[Saved data entries]
↓↓↓

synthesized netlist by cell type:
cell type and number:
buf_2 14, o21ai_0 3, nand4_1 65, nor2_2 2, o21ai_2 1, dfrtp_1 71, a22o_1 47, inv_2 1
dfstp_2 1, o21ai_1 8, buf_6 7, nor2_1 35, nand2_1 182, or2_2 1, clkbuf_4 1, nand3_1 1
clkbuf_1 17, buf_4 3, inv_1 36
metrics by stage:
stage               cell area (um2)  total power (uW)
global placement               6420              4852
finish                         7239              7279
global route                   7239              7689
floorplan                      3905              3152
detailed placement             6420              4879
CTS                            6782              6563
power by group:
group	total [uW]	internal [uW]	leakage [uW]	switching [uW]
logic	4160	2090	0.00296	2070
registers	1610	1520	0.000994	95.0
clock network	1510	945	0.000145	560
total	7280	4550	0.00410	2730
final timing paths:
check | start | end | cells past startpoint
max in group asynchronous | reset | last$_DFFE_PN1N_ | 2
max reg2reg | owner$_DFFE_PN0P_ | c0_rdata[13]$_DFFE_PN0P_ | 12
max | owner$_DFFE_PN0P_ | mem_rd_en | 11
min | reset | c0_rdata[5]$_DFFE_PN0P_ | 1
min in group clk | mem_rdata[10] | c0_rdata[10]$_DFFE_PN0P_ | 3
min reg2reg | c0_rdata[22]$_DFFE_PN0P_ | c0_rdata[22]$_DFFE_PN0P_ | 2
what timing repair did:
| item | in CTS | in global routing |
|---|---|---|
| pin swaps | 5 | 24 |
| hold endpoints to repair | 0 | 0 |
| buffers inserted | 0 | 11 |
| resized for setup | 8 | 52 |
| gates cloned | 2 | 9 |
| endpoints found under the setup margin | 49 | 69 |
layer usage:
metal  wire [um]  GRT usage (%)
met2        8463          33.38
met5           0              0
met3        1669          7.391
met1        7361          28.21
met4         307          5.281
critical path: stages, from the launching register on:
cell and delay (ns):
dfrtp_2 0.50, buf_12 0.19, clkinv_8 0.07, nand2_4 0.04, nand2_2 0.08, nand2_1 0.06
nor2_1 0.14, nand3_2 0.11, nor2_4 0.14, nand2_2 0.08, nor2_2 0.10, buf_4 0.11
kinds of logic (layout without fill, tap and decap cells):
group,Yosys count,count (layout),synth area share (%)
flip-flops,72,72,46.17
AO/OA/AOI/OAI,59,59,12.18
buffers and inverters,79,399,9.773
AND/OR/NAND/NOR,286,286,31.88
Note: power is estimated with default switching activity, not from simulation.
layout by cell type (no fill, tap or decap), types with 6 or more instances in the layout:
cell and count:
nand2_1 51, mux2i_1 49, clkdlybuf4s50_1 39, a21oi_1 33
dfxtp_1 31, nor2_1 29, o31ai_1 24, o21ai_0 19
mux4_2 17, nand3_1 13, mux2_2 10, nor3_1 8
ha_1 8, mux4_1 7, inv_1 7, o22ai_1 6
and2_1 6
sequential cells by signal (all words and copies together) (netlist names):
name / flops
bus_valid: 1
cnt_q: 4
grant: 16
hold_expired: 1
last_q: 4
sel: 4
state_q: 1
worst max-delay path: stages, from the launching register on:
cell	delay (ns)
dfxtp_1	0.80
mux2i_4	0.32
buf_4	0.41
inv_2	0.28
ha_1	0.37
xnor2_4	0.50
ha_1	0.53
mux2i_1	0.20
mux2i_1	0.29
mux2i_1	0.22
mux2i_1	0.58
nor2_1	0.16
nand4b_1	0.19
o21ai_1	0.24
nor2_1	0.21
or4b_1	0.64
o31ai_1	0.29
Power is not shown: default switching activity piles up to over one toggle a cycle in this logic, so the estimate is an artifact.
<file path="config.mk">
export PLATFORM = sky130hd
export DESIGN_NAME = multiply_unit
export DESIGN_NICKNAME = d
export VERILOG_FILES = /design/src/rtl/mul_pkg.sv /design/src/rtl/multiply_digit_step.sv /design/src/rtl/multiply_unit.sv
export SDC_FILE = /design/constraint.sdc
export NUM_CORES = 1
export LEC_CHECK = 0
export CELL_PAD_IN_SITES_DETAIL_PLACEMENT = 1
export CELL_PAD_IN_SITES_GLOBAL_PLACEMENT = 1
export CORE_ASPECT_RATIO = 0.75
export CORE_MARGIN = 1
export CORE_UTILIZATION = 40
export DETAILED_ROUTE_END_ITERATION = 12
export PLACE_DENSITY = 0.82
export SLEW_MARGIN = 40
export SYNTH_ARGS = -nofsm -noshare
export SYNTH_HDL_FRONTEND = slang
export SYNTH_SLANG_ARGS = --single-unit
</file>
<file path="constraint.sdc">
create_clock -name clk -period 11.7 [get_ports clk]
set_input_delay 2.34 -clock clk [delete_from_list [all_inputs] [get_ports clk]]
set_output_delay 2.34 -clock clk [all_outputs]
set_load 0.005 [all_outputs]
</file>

↑↑↑

--- WHAT IS EXPECTED ---
Repeat the records above in full, character for character.

--- TASK SOLUTION ---
synthesized netlist by cell type:
cell type and number:
buf_2 14, o21ai_0 3, nand4_1 65, nor2_2 2, o21ai_2 1, dfrtp_1 71, a22o_1 47, inv_2 1
dfstp_2 1, o21ai_1 8, buf_6 7, nor2_1 35, nand2_1 182, or2_2 1, clkbuf_4 1, nand3_1 1
clkbuf_1 17, buf_4 3, inv_1 36
metrics by stage:
stage               cell area (um2)  total power (uW)
global placement               6420              4852
finish                         7239              7279
global route                   7239              7689
floorplan                      3905              3152
detailed placement             6420              4879
CTS                            6782              6563
power by group:
group	total [uW]	internal [uW]	leakage [uW]	switching [uW]
logic	4160	2090	0.00296	2070
registers	1610	1520	0.000994	95.0
clock network	1510	945	0.000145	560
total	7280	4550	0.00410	2730
final timing paths:
check | start | end | cells past startpoint
max in group asynchronous | reset | last$_DFFE_PN1N_ | 2
max reg2reg | owner$_DFFE_PN0P_ | c0_rdata[13]$_DFFE_PN0P_ | 12
max | owner$_DFFE_PN0P_ | mem_rd_en | 11
min | reset | c0_rdata[5]$_DFFE_PN0P_ | 1
min in group clk | mem_rdata[10] | c0_rdata[10]$_DFFE_PN0P_ | 3
min reg2reg | c0_rdata[22]$_DFFE_PN0P_ | c0_rdata[22]$_DFFE_PN0P_ | 2
what timing repair did:
| item | in CTS | in global routing |
|---|---|---|
| pin swaps | 5 | 24 |
| hold endpoints to repair | 0 | 0 |
| buffers inserted | 0 | 11 |
| resized for setup | 8 | 52 |
| gates cloned | 2 | 9 |
| endpoints found under the setup margin | 49 | 69 |
layer usage:
metal  wire [um]  GRT usage (%)
met2        8463          33.38
met5           0              0
met3        1669          7.391
met1        7361          28.21
met4         307          5.281
critical path: stages, from the launching register on:
cell and delay (ns):
dfrtp_2 0.50, buf_12 0.19, clkinv_8 0.07, nand2_4 0.04, nand2_2 0.08, nand2_1 0.06
nor2_1 0.14, nand3_2 0.11, nor2_4 0.14, nand2_2 0.08, nor2_2 0.10, buf_4 0.11
kinds of logic (layout without fill, tap and decap cells):
group,Yosys count,count (layout),synth area share (%)
flip-flops,72,72,46.17
AO/OA/AOI/OAI,59,59,12.18
buffers and inverters,79,399,9.773
AND/OR/NAND/NOR,286,286,31.88
Note: power is estimated with default switching activity, not from simulation.
layout by cell type (no fill, tap or decap), types with 6 or more instances in the layout:
cell and count:
nand2_1 51, mux2i_1 49, clkdlybuf4s50_1 39, a21oi_1 33
dfxtp_1 31, nor2_1 29, o31ai_1 24, o21ai_0 19
mux4_2 17, nand3_1 13, mux2_2 10, nor3_1 8
ha_1 8, mux4_1 7, inv_1 7, o22ai_1 6
and2_1 6
sequential cells by signal (all words and copies together) (netlist names):
name / flops
bus_valid: 1
cnt_q: 4
grant: 16
hold_expired: 1
last_q: 4
sel: 4
state_q: 1
worst max-delay path: stages, from the launching register on:
cell	delay (ns)
dfxtp_1	0.80
mux2i_4	0.32
buf_4	0.41
inv_2	0.28
ha_1	0.37
xnor2_4	0.50
ha_1	0.53
mux2i_1	0.20
mux2i_1	0.29
mux2i_1	0.22
mux2i_1	0.58
nor2_1	0.16
nand4b_1	0.19
o21ai_1	0.24
nor2_1	0.21
or4b_1	0.64
o31ai_1	0.29
Power is not shown: default switching activity piles up to over one toggle a cycle in this logic, so the estimate is an artifact.
<file path="config.mk">
export PLATFORM = sky130hd
export DESIGN_NAME = multiply_unit
export DESIGN_NICKNAME = d
export VERILOG_FILES = /design/src/rtl/mul_pkg.sv /design/src/rtl/multiply_digit_step.sv /design/src/rtl/multiply_unit.sv
export SDC_FILE = /design/constraint.sdc
export NUM_CORES = 1
export LEC_CHECK = 0
export CELL_PAD_IN_SITES_DETAIL_PLACEMENT = 1
export CELL_PAD_IN_SITES_GLOBAL_PLACEMENT = 1
export CORE_ASPECT_RATIO = 0.75
export CORE_MARGIN = 1
export CORE_UTILIZATION = 40
export DETAILED_ROUTE_END_ITERATION = 12
export PLACE_DENSITY = 0.82
export SLEW_MARGIN = 40
export SYNTH_ARGS = -nofsm -noshare
export SYNTH_HDL_FRONTEND = slang
export SYNTH_SLANG_ARGS = --single-unit
</file>
<file path="constraint.sdc">
create_clock -name clk -period 11.7 [get_ports clk]
set_input_delay 2.34 -clock clk [delete_from_list [all_inputs] [get_ports clk]]
set_output_delay 2.34 -clock clk [all_outputs]
set_load 0.005 [all_outputs]
</file>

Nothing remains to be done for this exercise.